* **Problem description**:
Which lines in the records below include the word "stage"? Report each of them in full.
Material for this task below:
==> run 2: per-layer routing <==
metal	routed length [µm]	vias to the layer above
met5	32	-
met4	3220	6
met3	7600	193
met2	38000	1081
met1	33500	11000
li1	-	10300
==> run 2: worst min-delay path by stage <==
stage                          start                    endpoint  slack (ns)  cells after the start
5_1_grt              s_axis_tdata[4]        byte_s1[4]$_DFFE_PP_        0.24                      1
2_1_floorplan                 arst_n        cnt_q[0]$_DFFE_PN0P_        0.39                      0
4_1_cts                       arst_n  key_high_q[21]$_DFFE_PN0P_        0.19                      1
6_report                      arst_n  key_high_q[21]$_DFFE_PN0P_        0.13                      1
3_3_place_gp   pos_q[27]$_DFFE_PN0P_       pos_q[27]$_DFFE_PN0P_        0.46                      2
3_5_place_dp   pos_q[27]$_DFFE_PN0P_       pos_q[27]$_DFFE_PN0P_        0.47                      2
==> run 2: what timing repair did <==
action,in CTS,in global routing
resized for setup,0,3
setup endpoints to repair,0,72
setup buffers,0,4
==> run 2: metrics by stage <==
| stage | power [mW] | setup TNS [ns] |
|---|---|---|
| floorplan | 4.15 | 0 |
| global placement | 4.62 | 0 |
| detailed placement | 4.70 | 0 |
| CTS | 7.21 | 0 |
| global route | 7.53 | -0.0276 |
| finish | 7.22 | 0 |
<file path="config.mk">
export PLATFORM = sky130hd
export DESIGN_NAME = tht_ctrl_flat
export DESIGN_NICKNAME = d
export VERILOG_FILES = /design/src/tht_pkg.sv /design/src/tht_if.sv /design/src/tht_ctrl.sv /design/src/flat_wrapper.sv
export SDC_FILE = /design/constraint.sdc
export NUM_CORES = 1
export LEC_CHECK = 0
export ABC_CLOCK_PERIOD_IN_PS = 11100
export BUFFER_PORTS_ARGS = -buffer_cell sky130_fd_sc_hd__buf_2
export CORE_AREA = 2 2 129 131
export CTS_BUF_LIST = sky130_fd_sc_hd__clkbuf_4 sky130_fd_sc_hd__clkbuf_8
export DETAILED_ROUTE_END_ITERATION = 7
export DIE_AREA = 0 0 131 133
export PLACE_DENSITY = 0.84
export SLEW_MARGIN = 5
export SYNTH_ARGS = -nofsm -noshare
export SYNTH_HDL_FRONTEND = slang
export SYNTH_SLANG_ARGS = --single-unit
</file>
<file path="constraint.sdc">
create_clock -name i_clk -period 11.1 [get_ports i_clk]
set_input_delay 0.555 -clock i_clk [delete_from_list [all_inputs] [get_ports i_clk]]
set_output_delay 0.555 -clock i_clk [all_outputs]
set_load 0.05 [all_outputs]
</file>
<file path="src/tht_pkg.sv">
package tht_pkg;

    localparam int SLOTS_DEFAULT = 64;

    localparam logic [7:0] FLAG_SYN    = 8'd2;
    localparam logic [7:0] FLAG_SYNACK = 8'd18;
    localparam logic [7:0] FLAG_ACK    = 8'd16;

    localparam logic ACT_PACKET = 1'b0;
    localparam logic ACT_MARK   = 1'b1;

    // Bit positions within the per-session progress field.
    localparam int PROG_ANSWERED = 0;
    localparam int PROG_ACKED    = 1;
    localparam int PROG_REPORTED = 2;

    typedef enum logic [2:0] {
        EV_IGNORED   = 3'd0,
        EV_INSERTED  = 3'd1,
        EV_DUPLICATE = 3'd2,
        EV_FULL      = 3'd3,
        EV_SYNACK    = 3'd4,
        EV_DONE      = 3'd5,
        EV_NOMATCH   = 3'd6,
        EV_MARKED    = 3'd7
    } t_event;

    typedef enum logic [2:0] {
        ST_CLEAR,
        ST_IDLE,
        ST_SCAN,
        ST_LAST,
        ST_DECIDE
    } t_state;

    typedef struct packed {
        logic [63:0] addr;
        logic [31:0] ports;
    } t_key;

    typedef struct packed {
        logic       valid;
        logic [2:0] prog;
    } t_slot;

    typedef struct packed {
        logic rd_en;
        logic st_we;
        logic key_we;
    } t_tbl_ctl;

endpackage

</file>
<file path="src/tht_if.sv">
interface tht_in_if;
    logic        valid;
    logic        ready;
    logic        action;
    logic [31:0] src_ip;
    logic [31:0] dst_ip;
    logic [15:0] src_port;
    logic [15:0] dst_port;
    logic [7:0]  tcp_flags;

    modport source (output valid, action, src_ip, dst_ip, src_port, dst_port, tcp_flags,
                    input ready);
    modport sink (input valid, action, src_ip, dst_ip, src_port, dst_port, tcp_flags,
                  output ready);
endinterface

interface tht_out_if;
    logic       valid;
    logic       ready;
    logic [2:0] event_code;
    logic       entry_found;
    logic [5:0] entry_index;

    modport source (output valid, event_code, entry_found, entry_index, input ready);
    modport sink (input valid, event_code, entry_found, entry_index, output ready);
endinterface

</file>
<file path="src/tht_ctrl.sv">
module tht_ctrl
    import tht_pkg::*;
#(
    parameter int SESSION_SLOTS = SLOTS_DEFAULT,
    parameter int IDX_W = (SESSION_SLOTS > 1) ? $clog2(SESSION_SLOTS) : 1
) (
    input  logic             i_clk,
    input  logic             i_rst_n,
    tht_in_if.sink           i_in,
    tht_out_if.source        o_out,
    output t_tbl_ctl         o_ctl,
    output logic [IDX_W-1:0] o_rd_addr,
    output logic [IDX_W-1:0] o_wr_addr,
    output t_slot            o_wr_slot,
    output t_key             o_wr_key,
    input  t_slot            i_rd_slot,
    input  t_key             i_rd_key
);

    localparam logic [IDX_W-1:0] LAST_IDX = IDX_W'(SESSION_SLOTS - 1);

    t_state r_state, n_state;

    logic [IDX_W-1:0] r_cnt;
    logic             r_cmp_vld;
    logic [IDX_W-1:0] r_cmp_idx;

    logic             r_act;
    logic [7:0]       r_flags;
    t_key             r_key;

    logic             r_hit;
    logic [IDX_W-1:0] r_hit_idx;
    logic [2:0]       r_hit_prog;
    logic             r_free;
    logic [IDX_W-1:0] r_free_idx;

    logic             r_out_vld;
    t_event           r_out_code;
    logic             r_out_found;
    logic [5:0]       r_out_idx;

    logic             in_fire;
    logic             out_free;
    logic             cnt_last;
    logic             m_hit;

    t_event           d_code;
    logic             d_found;
    logic [IDX_W-1:0] d_slot;
    logic             d_st_we;
    logic             d_key_we;
    t_slot            d_slot_val;

    assign in_fire  = i_in.valid & i_in.ready;
    assign out_free = !r_out_vld || o_out.ready;
    assign cnt_last = (r_cnt == LAST_IDX);
    assign m_hit    = r_cmp_vld && i_rd_slot.valid && (i_rd_key == r_key);

    // Outcome of one item, from the scan summary and the latched header.
    always_comb begin
        d_code     = EV_IGNORED;
        d_found    = 1'b0;
        d_slot     = r_hit_idx;
        d_st_we    = 1'b0;
        d_key_we   = 1'b0;
        d_slot_val = '{valid: 1'b1, prog: r_hit_prog};
        if (r_act == ACT_MARK) begin
            if (r_hit) begin
                d_code                    = EV_MARKED;
                d_found                   = 1'b1;
                d_st_we                   = 1'b1;
                d_slot_val.prog[PROG_REPORTED] = 1'b1;
            end else begin
                d_code = EV_NOMATCH;
            end
        end else if (r_flags == FLAG_SYN) begin
            if (r_hit) begin
                d_code  = EV_DUPLICATE;
                d_found = 1'b1;
            end else if (r_free) begin
                d_code          = EV_INSERTED;
                d_found         = 1'b1;
                d_slot          = r_free_idx;
                d_st_we         = 1'b1;
                d_key_we        = 1'b1;
                d_slot_val.prog = '0;
            end else begin
                d_code = EV_FULL;
            end
        end else if (r_flags == FLAG_SYNACK) begin
            if (r_hit) begin
                d_code                         = EV_SYNACK;
                d_found                        = 1'b1;
                d_st_we                        = 1'b1;
                d_slot_val.prog[PROG_ANSWERED] = 1'b1;
            end else begin
                d_code = EV_NOMATCH;
            end
        end else if (r_flags == FLAG_ACK) begin
            if (r_hit) begin
                d_found = 1'b1;
                if (r_hit_prog[PROG_ANSWERED] && !r_hit_prog[PROG_REPORTED]) begin
                    d_code                      = EV_DONE;
                    d_st_we                     = 1'b1;
                    d_slot_val.prog[PROG_ACKED] = 1'b1;
                end
            end else begin
                d_code = EV_NOMATCH;
            end
        end
    end

    always_comb begin
        n_state = r_state;
        case (r_state)
            ST_CLEAR: begin
                if (cnt_last) n_state = ST_IDLE;
            end
            ST_IDLE: begin
                if (in_fire) n_state = ST_SCAN;
            end
            ST_SCAN: begin
                if (cnt_last) n_state = ST_LAST;
            end
            ST_LAST: begin
                n_state = ST_DECIDE;
            end
            ST_DECIDE: begin
                if (out_free) n_state = ST_IDLE;
            end
            default: begin
                n_state = ST_CLEAR;
            end
        endcase
    end

    always_comb begin
        i_in.ready   = 1'b0;
        o_ctl        = '0;
        o_rd_addr    = r_cnt;
        o_wr_addr    = d_slot;
        o_wr_slot    = d_slot_val;
        o_wr_key     = r_key;
        case (r_state)
            ST_CLEAR: begin
                o_ctl.st_we = 1'b1;
                o_wr_addr   = r_cnt;
                o_wr_slot   = '0;
            end
            ST_IDLE: begin
                i_in.ready = 1'b1;
            end
            ST_SCAN: begin
                o_ctl.rd_en = 1'b1;
            end
            ST_LAST: begin
                o_ctl = '0;
            end
            ST_DECIDE: begin
                o_ctl.st_we  = d_st_we && out_free;
                o_ctl.key_we = d_key_we && out_free;
            end
            default: begin
                o_ctl = '0;
            end
        endcase
    end

    always_ff @(posedge i_clk) begin
        if (!i_rst_n) begin
            r_state   <= ST_CLEAR;
            r_cnt     <= '0;
            r_cmp_vld <= 1'b0;
            r_out_vld <= 1'b0;
        end else begin
            r_state   <= n_state;
            r_cmp_vld <= (r_state == ST_SCAN);
            if (r_state == ST_CLEAR || r_state == ST_SCAN) begin
                r_cnt <= cnt_last ? '0 : r_cnt + 1'b1;
            end
            if (r_state == ST_DECIDE && out_free) begin
                r_out_vld <= 1'b1;
            end else if (o_out.ready) begin
                r_out_vld <= 1'b0;
            end
        end
    end

    always_ff @(posedge i_clk) begin
        r_cmp_idx <= r_cnt;
        if (in_fire) begin
            r_act   <= i_in.action;
            r_flags <= i_in.tcp_flags;
            r_hit   <= 1'b0;
            r_free  <= 1'b0;
            // A SYN/ACK travels the other way, so it looks up the reversed key.
            if (i_in.action == ACT_PACKET && i_in.tcp_flags == FLAG_SYNACK) begin
                r_key.addr  <= {i_in.dst_ip, i_in.src_ip};
                r_key.ports <= {i_in.dst_port, i_in.src_port};
            end else begin
                r_key.addr  <= {i_in.src_ip, i_in.dst_ip};
                r_key.ports <= {i_in.src_port, i_in.dst_port};
            end
        end else if (r_cmp_vld) begin
            if (m_hit && !r_hit) begin
                r_hit      <= 1'b1;
                r_hit_idx  <= r_cmp_idx;
                r_hit_prog <= i_rd_slot.prog;
            end
            if (!i_rd_slot.valid && !r_free) begin
                r_free     <= 1'b1;
                r_free_idx <= r_cmp_idx;
            end
        end
        if (r_state == ST_DECIDE && out_free) begin
            r_out_code  <= d_code;
            r_out_found <= d_found;
            r_out_idx   <= d_found ? 6'(d_slot) : 6'd0;
        end
    end

    assign o_out.valid       = r_out_vld;
    assign o_out.event_code  = r_out_code;
    assign o_out.entry_found = r_out_found;
    assign o_out.entry_index = r_out_idx;

`ifndef SYNTH
    a_no_write_in_scan: assert property (@(posedge i_clk) disable iff (!i_rst_n)
        (r_state == ST_SCAN || r_state == ST_LAST) |-> !(o_ctl.st_we || o_ctl.key_we))
        else $error("table written during a scan");

    a_key_with_valid: assert property (@(posedge i_clk) disable iff (!i_rst_n)
        o_ctl.key_we |-> (o_ctl.st_we && o_wr_slot.valid))
        else $error("key written without marking the slot valid");

    a_accept_starts_scan: assert property (@(posedge i_clk) disable iff (!i_rst_n)
        in_fire |=> (r_state == ST_SCAN && r_cnt == '0))
        else $error("accepted word did not start a scan at slot zero");

    a_result_from_decide: assert property (@(posedge i_clk) disable iff (!i_rst_n)
        $rose(r_out_vld) |-> $past(r_state == ST_DECIDE))
        else $error("result appeared outside the decide step");

    a_found_has_slot: assert property (@(posedge i_clk) disable iff (!i_rst_n)
        (r_out_vld && !r_out_found) |-> (r_out_idx == 6'd0))
        else $error("nonzero index on a result without a session");
`endif

endmodule

</file>
<file path="src/flat_wrapper.sv">
// flat-port wrapper written by rule: the top's interface ports become plain ports
module tht_ctrl_flat import tht_pkg::*;
#(
    parameter int SESSION_SLOTS = SLOTS_DEFAULT,
    parameter int IDX_W = (SESSION_SLOTS > 1) ? $clog2(SESSION_SLOTS) : 1
)
  (i_clk, i_rst_n, o_ctl, o_rd_addr, o_wr_addr, o_wr_slot, o_wr_key, i_rd_slot, i_rd_key, i_in_valid, i_in_action, i_in_src_ip, i_in_dst_ip, i_in_src_port, i_in_dst_port, i_in_tcp_flags, i_in_ready, o_out_valid, o_out_event_code, o_out_entry_found, o_out_entry_index, o_out_ready);
  tht_in_if i_in_i ();
  tht_out_if o_out_i ();
  input  logic i_clk;
  input  logic i_rst_n;
  output t_tbl_ctl o_ctl;
  output logic [IDX_W-1:0] o_rd_addr;
  output logic [IDX_W-1:0] o_wr_addr;
  output t_slot o_wr_slot;
  output t_key o_wr_key;
  input  t_slot i_rd_slot;
  input  t_key i_rd_key;
  input wire logic [$bits(i_in_i.valid)-1:0] i_in_valid;
  input wire logic [$bits(i_in_i.action)-1:0] i_in_action;
  input wire logic [$bits(i_in_i.src_ip)-1:0] i_in_src_ip;
  input wire logic [$bits(i_in_i.dst_ip)-1:0] i_in_dst_ip;
  input wire logic [$bits(i_in_i.src_port)-1:0] i_in_src_port;
  input wire logic [$bits(i_in_i.dst_port)-1:0] i_in_dst_port;
  input wire logic [$bits(i_in_i.tcp_flags)-1:0] i_in_tcp_flags;
  output wire logic [$bits(i_in_i.ready)-1:0] i_in_ready;
  output wire logic [$bits(o_out_i.valid)-1:0] o_out_valid;
  output wire logic [$bits(o_out_i.event_code)-1:0] o_out_event_code;
  output wire logic [$bits(o_out_i.entry_found)-1:0] o_out_entry_found;
  output wire logic [$bits(o_out_i.entry_index)-1:0] o_out_entry_index;
  input wire logic [$bits(o_out_i.ready)-1:0] o_out_ready;
  assign i_in_i.valid = i_in_valid;
  assign i_in_i.action = i_in_action;
  assign i_in_i.src_ip = i_in_src_ip;
  assign i_in_i.dst_ip = i_in_dst_ip;
  assign i_in_i.src_port = i_in_src_port;
  assign i_in_i.dst_port = i_in_dst_port;
  assign i_in_i.tcp_flags = i_in_tcp_flags;
  assign i_in_ready = i_in_i.ready;
  assign o_out_valid = o_out_i.valid;
  assign o_out_event_code = o_out_i.event_code;
  assign o_out_entry_found = o_out_i.entry_found;
  assign o_out_entry_index = o_out_i.entry_index;
  assign o_out_i.ready = o_out_ready;
  tht_ctrl #(.SESSION_SLOTS(SESSION_SLOTS), .IDX_W(IDX_W)) u_core (.i_clk(i_clk), .i_rst_n(i_rst_n), .i_in(i_in_i), .o_out(o_out_i), .o_ctl(o_ctl), .o_rd_addr(o_rd_addr), .o_wr_addr(o_wr_addr), .o_wr_slot(o_wr_slot), .o_wr_key(o_wr_key), .i_rd_slot(i_rd_slot), .i_rd_key(i_rd_key));
endmodule
</file>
End of Material for this task.
* **Answer below**:
==> run 2: worst min-delay path by stage <==
stage                          start                    endpoint  slack (ns)  cells after the start
==> run 2: metrics by stage <==
| stage | power [mW] | setup TNS [ns] |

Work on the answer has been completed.